New Brunswick — In an attempt to douse the flames on the anglophone/francophone busing controversy, Education Minister Serge Rousselle has proposed a radical new idea.
“Going forward, all school buses with ridership less than 25% of capacity will be phased out,” said Rousselle. “This applies to both the francophone and anglophone school districts.” When asked how the children will get to school, he responded, “It’s simple really. The government doesn’t want to force anglophones onto a francophone bus or francophones onto an anglophone bus, so we’re simply not going to deal with it.
“Those who have their buses cut will hitchhike to and from school from now on.”
Instruction in hitchhiking will begin in the fall. The curriculum is still being finalized, but will most likely include tips for judging the safety of the ride, weapon concealment, witty conversation suggestions and a sewing class where francophones can sew a little Acadian flag on their backpacks and the anglophones can sew on a little Union Jack.

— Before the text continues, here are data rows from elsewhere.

== run 1 ==
// comparator_latch
module comparator_latch #
(
  parameter n_to_response_time = -1038,
  parameter p_to_response_time = -1020,
  parameter const_response_time = 1285,
  parameter n_to_tau = -1248,
  parameter p_to_tau = 1037,
  parameter const_tau = 1042,
  parameter n_to_response_time_lh = -1752,
  parameter p_to_response_time_lh = -1006,
  parameter const_response_time_lh = 1185,
  parameter n_to_tau_lh = 1131,
  parameter p_to_tau_lh = -1115,
  parameter const_tau_lh = 1529
)
(
  input clk,
  input reset,
  input sys_clk,
  input [15-1:0] n,
  input [15-1:0] p,
  output [35-1:0] out
);
  reg [17-1:0] state_cycle_counter;
  reg [1-1:0] prev_sys_clk;
  reg [35-1:0] o;
  wire [32-1:0] wait_time;
  wire [51-1:0] tau;
  wire [36-1:0] dvdt;
  wire [32-1:0] wait_time_lh;
  wire [59-1:0] tau_lh;
  wire [37-1:0] dodt;
  reg [32-1:0] fsm;
  localparam fsm_init = 0;
  wire [35-1:0] padr_0;
  wire [23-1:0] padr_bits_1;
  assign padr_bits_1 = 0;
  wire [29-1:0] truncR_2;
  wire [29-1:0] padl_3;
  wire [28-1:0] padl_bits_4;
  wire [1-1:0] toSInt_5;
  assign toSInt_5 = 0;
  wire [28-1:0] toSInt_imm_6;
  wire [27-1:0] const_7;
  assign const_7 = 27'd55364812;
  assign toSInt_imm_6 = { toSInt_5, const_7 };
  assign padl_bits_4 = toSInt_imm_6;
  assign padl_3 = { { 1{ padl_bits_4[27] } }, padl_bits_4 };
  assign truncR_2 = padl_3;
  wire [12-1:0] truncR_shift_8;
  assign truncR_shift_8 = truncR_2 >>> 17;
  wire [12-1:0] truncR_imm_9;
  assign truncR_imm_9 = (truncR_2[28])? truncR_shift_8[11:0] : truncR_2[28:17];
  assign padr_0 = { truncR_imm_9, padr_bits_1 };
  wire [32-1:0] padl_10;
  ...
Settings: LEC_CHECK=0, ABC_AREA=1, CAP_MARGIN=40, CELL_PAD_IN_SITES_DETAIL_PLACEMENT=1, CORE_MARGIN=10, CORE_UTILIZATION=31, CTS_CLUSTER_DIAMETER=23, GPL_ROUTABILITY_DRIVEN=0, GPL_TIMING_DRIVEN=0, HOLD_SLACK_MARGIN=0.09, MIN_ROUTING_LAYER=met2, PLACE_DENSITY_LB_ADDON=0.21, SLEW_MARGIN=20; clock period 38.1 ns.
run.sh (not shown) runs the stock make flow with config.mk's settings and CLKGATE_MAP_FILE=.
Run 1 completed; timing, DRC and antenna clean
### run 1 -> run 2
Settings: changing CORE_MARGIN from 10 to 2; changing CORE_UTILIZATION from 31 to 70; removing ABC_AREA (formerly 1); removing GPL_ROUTABILITY_DRIVEN (formerly 0); removing CELL_PAD_IN_SITES_DETAIL_PLACEMENT (formerly 1); removing HOLD_SLACK_MARGIN (formerly 0.09); removing PLACE_DENSITY_LB_ADDON (formerly 0.21); changing CAP_MARGIN from 40 to 20; removing CTS_CLUSTER_DIAMETER (formerly 23); setting MAX_ROUTING_LAYER to met4 for the first time; removing MIN_ROUTING_LAYER (formerly met2); removing GPL_TIMING_DRIVEN (formerly 0); changing the clock period (ns, I/O delays scaled along) from 38.1 to 19.5.
[summary]
[run 2] flow finished | final checks: failed | reasons: negative setup slack. Per the comparison of run 2 with run 1, number of standard cells in the layout, taps in and fillers out went down 17%, pin count of the biggest net entering global routing now sits higher, depth of the worst register-to-register path saw an increase. Compared run 2 vs run 1, and core utilization of the finished layout is up in run 2. Re design area: run 2 is about 6.5% up on run 1.
The inputs of run 3 differ from those of run 2 as listed below.
Settings: an added CTS_CLUSTER_DIAMETER of 344; an added ABC_AREA of 1; an added CTS_CLUSTER_SIZE of 52; a change of CORE_UTILIZATION from 70 to 71; a change of the clock period (ns, I/O delays scaled along) from 19.5 to 17.3.
==> results <==
- Run 3 ran in full, but the layout does not pass; the checks complain about negative setup slack.
- Diff run 2 -> run 3 | sum of met3 wire segment lengths after detailed routing | increase of about 400%
- Run 3 vs run 2, setup slack went down by 1.18 ns.
- Against run 2, run 3 comes in 1 higher on count of cells along the worst hold path.
- Run 3: final-layout worst hold slack 0.059 ns below run 2
- Wire length delta (run 3 − run 2): unfavourable
- Relative to run 2, final setup violation count decreased by 13 in run 3.
- [compare] base=run 2 new=run 3: clock-cell share of area barely changed; maximum single-stage delay on the critical path increased by 0.15 ns relative to the old numbers; critical path depth dropped about 9%; initial cell density of the core saw an increase; final cell count +1,448.
Setup changes, run 3 to run 4
Settings: a deleted CTS_CLUSTER_SIZE that had been 52; a deleted ABC_AREA that had been 1; a change of the clock period (ns, I/O delays scaled along) from 17.3 to 17.7.
### Flow results
Status for run 3 and run 4: no clean run
Completing all stages was not enough for run 3: its layout failed the final checks because of negative setup slack.
The via count reported for run 4 is lower than the one for run 3.
Yosys cell count (run 4 over run 3): decrease, 1,100
The fraction of area in registers was comparable across run 3 and run 4.
Run 3 → run 4: total of plain and repair buffers excluding clock buffers has decreased; register clock-pin slew on the reported worst setup and hold paths did not really move; area of the mapped netlist -5.5%.
Compared with run 3, run 4 shows a final area that is about 10% lower.

Starting RTL as in the previous note.
Settings: LEC_CHECK=0, ABC_AREA=1, CAP_MARGIN=25, CELL_PAD_IN_SITES_DETAIL_PLACEMENT=1, CORE_MARGIN=5, CORE_UTILIZATION=40, HOLD_SLACK_MARGIN=0.09, MIN_ROUTING_LAYER=met2, PLACE_DENSITY_LB_ADDON=0.05, SLEW_MARGIN=20; clock period 38.1 ns.
Rerun with:
- ABC_AREA: 1 -> not set
- CAP_MARGIN: 25 -> 20
- CELL_PAD_IN_SITES_DETAIL_PLACEMENT: 1 -> not set
- CORE_MARGIN: 5 -> 2
- CORE_UTILIZATION: 40 -> 66
- HOLD_SLACK_MARGIN: 0.09 -> not set
- MIN_ROUTING_LAYER: met2 -> not set
- PLACE_DENSITY_LB_ADDON: 0.05 -> not set
- clock period: 38.1 -> 14.6 ns (I/O delays scaled with it)
The new run ran to the end with violations: negative setup slack.
Die area falls by 44%.
Synthesized area falls by 5.5%.
Design area rises by 10%.
Routed wire length falls by 21%.
Rerun with:
- CORE_UTILIZATION: 66 -> 17
- clock period: 14.6 -> 24.8 ns (I/O delays scaled with it)
Outcome: The changed run went through all stages and came out clean. Routed wire length decreases by 15%. Area after synthesis is unchanged. Cell area drops by 9.4%. Count of clock-buffer cells in the layout is unchanged. Hold slack degrades by 0.041 ns. Via count goes down by 14%. Setup slack gets better by 6.4 ns. First-iteration DRC count went down by 31%. Global-route usage shrinks by 26 points.
Rerun with:
- CORE_UTILIZATION: 17 -> 71
- CTS_CLUSTER_DIAMETER: not set -> 272
- CTS_CLUSTER_SIZE: not set -> 96
- PLACE_DENSITY: not set -> 0.38
- clock period: 24.8 -> 16.9 ns (I/O delays scaled with it)
The changed run finished but failed the layout checks on negative setup slack.
Critical path depth came out higher by 7.
Hold slack is better by 0.076 ns.
Via count came out higher by 21%.
Clock skew barely changes.

== run A ==
comparator_latch again, from the RTL that the note above started with.
==> flow/design.v (excerpt) <==
module comparator_latch #
(
  parameter n_to_response_time = -1038,
  parameter p_to_response_time = -1020,
  parameter const_response_time = 1285,
  parameter n_to_tau = -1248,
  parameter p_to_tau = 1037,
  parameter const_tau = 1042,
  parameter n_to_response_time_lh = -1752,
  parameter p_to_response_time_lh = -1006,
  parameter const_response_time_lh = 1185,
  parameter n_to_tau_lh = 1131,
  parameter p_to_tau_lh = -1115,
  parameter const_tau_lh = 1529
)
(
  input clk,
  input reset,
  input sys_clk,
  input [15-1:0] n,
  input [15-1:0] p,
  output [35-1:0] out
);
  reg [17-1:0] state_cycle_counter;
  reg [1-1:0] prev_sys_clk;
  reg [35-1:0] o;
  wire [32-1:0] wait_time;
  wire [51-1:0] tau;
  wire [36-1:0] dvdt;
  wire [32-1:0] wait_time_lh;
  wire [59-1:0] tau_lh;
  wire [37-1:0] dodt;
  reg [32-1:0] fsm;
  localparam fsm_init = 0;
  wire [35-1:0] padr_0;
  wire [23-1:0] padr_bits_1;
  assign padr_bits_1 = 0;
  wire [29-1:0] truncR_2;
  wire [29-1:0] padl_3;
  wire [28-1:0] padl_bits_4;
  wire [1-1:0] toSInt_5;
  assign toSInt_5 = 0;
  wire [28-1:0] toSInt_imm_6;
  wire [27-1:0] const_7;
  assign const_7 = 27'd55364812;
  assign toSInt_imm_6 = { toSInt_5, const_7 };
  assign padl_bits_4 = toSInt_imm_6;
  assign padl_3 = { { 1{ padl_bits_4[27] } }, padl_bits_4 };
  assign truncR_2 = padl_3;
  wire [12-1:0] truncR_shift_8;
  assign truncR_shift_8 = truncR_2 >>> 17;
  wire [12-1:0] truncR_imm_9;
  assign truncR_imm_9 = (truncR_2[28])? truncR_shift_8[11:0] : truncR_2[28:17];
  assign padr_0 = { truncR_imm_9, padr_bits_1 };
  wire [32-1:0] padl_10;
  wire [18-1:0] padl_bits_11;
  wire [32-1:0] truncR_12;
  wire [32-1:0] padl_13;
  wire [17-1:0] padl_bits_14;
  wire [96-1:0] truncR_15;
  wire [163-1:0] truncval_16;
  ...
Settings: LEC_CHECK=0, ABC_AREA=1, CAP_MARGIN=20, CORE_MARGIN=2, CORE_UTILIZATION=71, CTS_CLUSTER_DIAMETER=272, CTS_CLUSTER_SIZE=96, PLACE_DENSITY=0.86, SLEW_MARGIN=20; clock period 13.3 ns.
Stage in which a tool error killed run A: global routing.
The following lists how run B was set up differently from run A:
Settings: a deleted PLACE_DENSITY that had been 0.86; a deleted CTS_CLUSTER_SIZE that had been 96; a deleted ABC_AREA that had been 1; a change of CTS_CLUSTER_DIAMETER from 272 to 103; a change of the clock period (ns, I/O delays scaled along) from 13.3 to 19.6.
Findings:
FAIL run A @ global routing: tool exited with error
Although run B finished all stages, its layout failed final checks on setup timing.
Run B against run A: part of the Yosys area used for sequential elements stayed essentially flat; number of resized instances in the post-cts repair step dropped about 54%; setup fix buffers added after clock tree synthesis -57.
Looking at cell count after synthesis, run B sits below run A.
In the reports for run B and run A, the smaller chip area estimate from yosys synthesis belongs to run B.
Diff run B..run A | number of hold buffers added after CTS | unchanged
Changes in run C relative to run B:
Settings: CTS_CLUSTER_SIZE now 17, previously not set; MAX_ROUTING_LAYER now met4, previously not set; CTS_CLUSTER_DIAMETER now 344, was 103; ABC_AREA now 1, previously not set; the clock period (ns, I/O delays scaled along) now 17.3, was 19.6.
### Flow results
Every stage of run C finished as expected; the final checks, on the other hand, flagged setup timing, which means the layout fails. Compared with run B, run C shows a sum of met2 wire segment lengths after detailed routing that is 35% higher. Cell type of the slowest stage on the worst timing path: fa_2 -> run B, fa_1 -> run C. | met2 global-route usage | run C vs run B | 14 points higher |. In the metrics for run B and run C, the one carrying the lower number of setup buffers added after CTS is run B. Sort run B and run C by placed cell area asc -> top: run B. From run B to run C the numbers moved as follows: via count +about 34%; non-clock buffer count +341.
What run D does differently from run C at the input level:
Settings: removing MAX_ROUTING_LAYER (formerly met4); removing ABC_AREA (formerly 1); changing CORE_UTILIZATION from 71 to 40; removing CTS_CLUSTER_SIZE (formerly 17); removing CTS_CLUSTER_DIAMETER (formerly 344); changing the clock period (ns, I/O delays scaled along) from 17.3 to 26.0.
==> results <==
Run D: worst-margin pin slew 0.30 ns below run C
Worst hold slack (run D over run C): increase, 0.042 ns
Across both runs, sequential share of layout area was higher for run D than for run C.
No stage failed in run D, and the final checks on the layout all came back clean.
On run D: area of all placed cells without fillers is 22% lower than what run C gave.

Starting RTL as in the previous note.
// comparator_latch
module comparator_latch #
(
  parameter n_to_response_time = -1038,
  parameter p_to_response_time = -1020,
  parameter const_response_time = 1285,
  parameter n_to_tau = -1248,
  parameter p_to_tau = 1037,
  parameter const_tau = 1042,
  parameter n_to_response_time_lh = -1752,
  parameter p_to_response_time_lh = -1006,
  parameter const_response_time_lh = 1185,
  parameter n_to_tau_lh = 1131,
  parameter p_to_tau_lh = -1115,
  parameter const_tau_lh = 1529
)
(
  input clk,
  input reset,
  input sys_clk,
  input [15-1:0] n,
  input [15-1:0] p,
  output [35-1:0] out
);
Settings: LEC_CHECK=0, CAP_MARGIN=20, CORE_MARGIN=2, CORE_UTILIZATION=70, CTS_CLUSTER_DIAMETER=219, CTS_CLUSTER_SIZE=14, SLEW_MARGIN=20; clock period 14.6 ns.
The baseline finished but failed the layout checks on setup timing.
==> next run, changes <==
- ABC_AREA: default -> 1
- CORE_UTILIZATION: 70 -> 71
- CTS_CLUSTER_SIZE: 14 -> default
- MAX_ROUTING_LAYER: default -> met4
- PLACE_DENSITY_LB_ADDON: default -> 0.05
- clock period: 14.6 -> 18.9 ns (I/O delays scaled with it)
After rerunning: The new run reached the layout checks and failed them: setup timing; via count went up by a quarter to a third; worst hold slack is worse by 0.047 ns; core utilization went up by 4.7 points; setup slack is better by 4.3 ns; die size went up by a few percent; sequential cell count does not change.

## build 16
Starting RTL as in the previous note.
Settings: LEC_CHECK=0, ABC_AREA=1, CAP_MARGIN=20, CORE_MARGIN=2, CORE_UTILIZATION=71, CTS_CLUSTER_DIAMETER=103, MAX_ROUTING_LAYER=met4, PLACE_DENSITY_LB_ADDON=0.05, SETUP_SLACK_MARGIN=4.87, SLEW_MARGIN=20; clock period 16.4 ns.
Run status, build 16: aborted in 5_1_grt, error GRT-0232
Modified inputs, build 44 compared to build 16
Settings: SETUP_SLACK_MARGIN: 4.87 -> unset; ABC_AREA: 1 -> unset; CORE_UTILIZATION: 71 -> 40; PLACE_DENSITY_LB_ADDON: 0.05 -> unset; MAX_ROUTING_LAYER: met4 -> unset; CTS_CLUSTER_DIAMETER: 103 -> unset; the clock period (ns, I/O delays scaled along): 16.4 -> 24.8.
Taking build 16 as the reference, in build 44 count of instantiated cells in the yosys netlist fell by about 16%; area of the synthesized netlist per yosys stat fell by 3100 um^2.
For proportion of synthesized area in mux cells, build 44 and build 16 come out practically identical.
Comparing build 44 and build 16, the one run not ending clean was build 16.
Changes observed in build 44 relative to build 16: die outline width went up; post-synthesis cell count lost 1100; post-synth design cell area went down by 3100 um^2; mean cell area of the mapped netlist went up by about 13%.
Input-level comparison between build 89 and build 44:
Settings: the clock period (ns, I/O delays scaled along): 24.8 -> 19.5.
Results
- The final report for build 89 shows a completed flow and a layout that fails verification, specifically setup timing.
- There was hardly any difference in post-route clock skew between build 89 and build 44.
- Cell with the biggest individual delay on the critical path: fa_1 -> build 44, fa_2 -> build 89
- Sort build 89 and build 44 by final hold slack asc -> top: build 44
- Taking build 44 as 1.0, build 89 lands at 1.09 on global-route wire length before repair.
- Delta(wire length, build 89 - build 44) > 0
- Build 89 against build 44: final number of hold-violating endpoints was more or less identical.
What build 29 does differently from build 89 at the input level:
Settings: putting PLACE_DENSITY at 0.64 where nothing was set; swapping 40 for 72 in CORE_UTILIZATION; putting CTS_CLUSTER_SIZE at 37 where nothing was set; swapping 19.5 for 14.6 in the clock period (ns, I/O delays scaled along).
==> results <==
Although it ran to completion, build 29 produced a layout that fails the final checks because of setup timing. Build 29 vs. build 89: worst hold slack has decreased; largest net degree at the start of global routing has increased; number of nets at the end of the flow has remained practically unchanged; count of flip-flops with a built-in enable after synthesis has remained practically unchanged; die size has decreased. Final cell area: build 29 below build 89.
Here is what was changed in the inputs of build 3 compared with build 29.
Settings: changing CTS_CLUSTER_SIZE from 37 to 96; setting ABC_AREA to 1 for the first time; setting CTS_CLUSTER_DIAMETER to 272 for the first time; changing PLACE_DENSITY from 0.64 to 0.38; changing the clock period (ns, I/O delays scaled along) from 14.6 to 13.4.
--- outcome ---
Build 3 got as far as 5_1_grt, where a tool error ended the run.
The routability congestion estimate in build 3 is 1.05 times that in build 29.
Build 3 vs. build 29: die size increased about 6%; share of synthesized cell area in full adder, half adder and majority cells decreased 3.7 points.
Looking at site row count, build 3 sits 3 higher than build 29 does.
Per-instance average area after synthesis | build 3 below build 29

“The sewing component is important,” explained Rousselle. “We want to increase the possibility that these children will be assured a ride to and from school in the language of their choice.”
Critics of the initiative cited safety concerns for the hitchhiking children.
“I worry like crazy when my 25-year-old daughter hitches down to Halifax!” exclaimed a spokesperson from NOTHUMBS (National Organization To Help Understand My Bus Safely). “I can’t say I blame her with the crappy bus schedule and ridiculous ticket prices, but I still worry! Asking children to step into a stranger’s car is just asking for trouble.”
Some supported the bill wholeheartedly and applauded Rousselle for his innovative solution.
“I drive by that school every day,” commented a retired postal employee who didn’t really seem to have any reason to be at the meeting. “I often take pictures of the cute kids. I can’t wait to give some of them rides.”
“And that is exactly the kind of stuff I’m worried about!” quipped the NOTHUMBS spokesperson.
The minister remained firm. “We have a long tradition of hitchhiking in the Maritimes. This initiative has the added bonus of teaching children about self-reliance and safety.”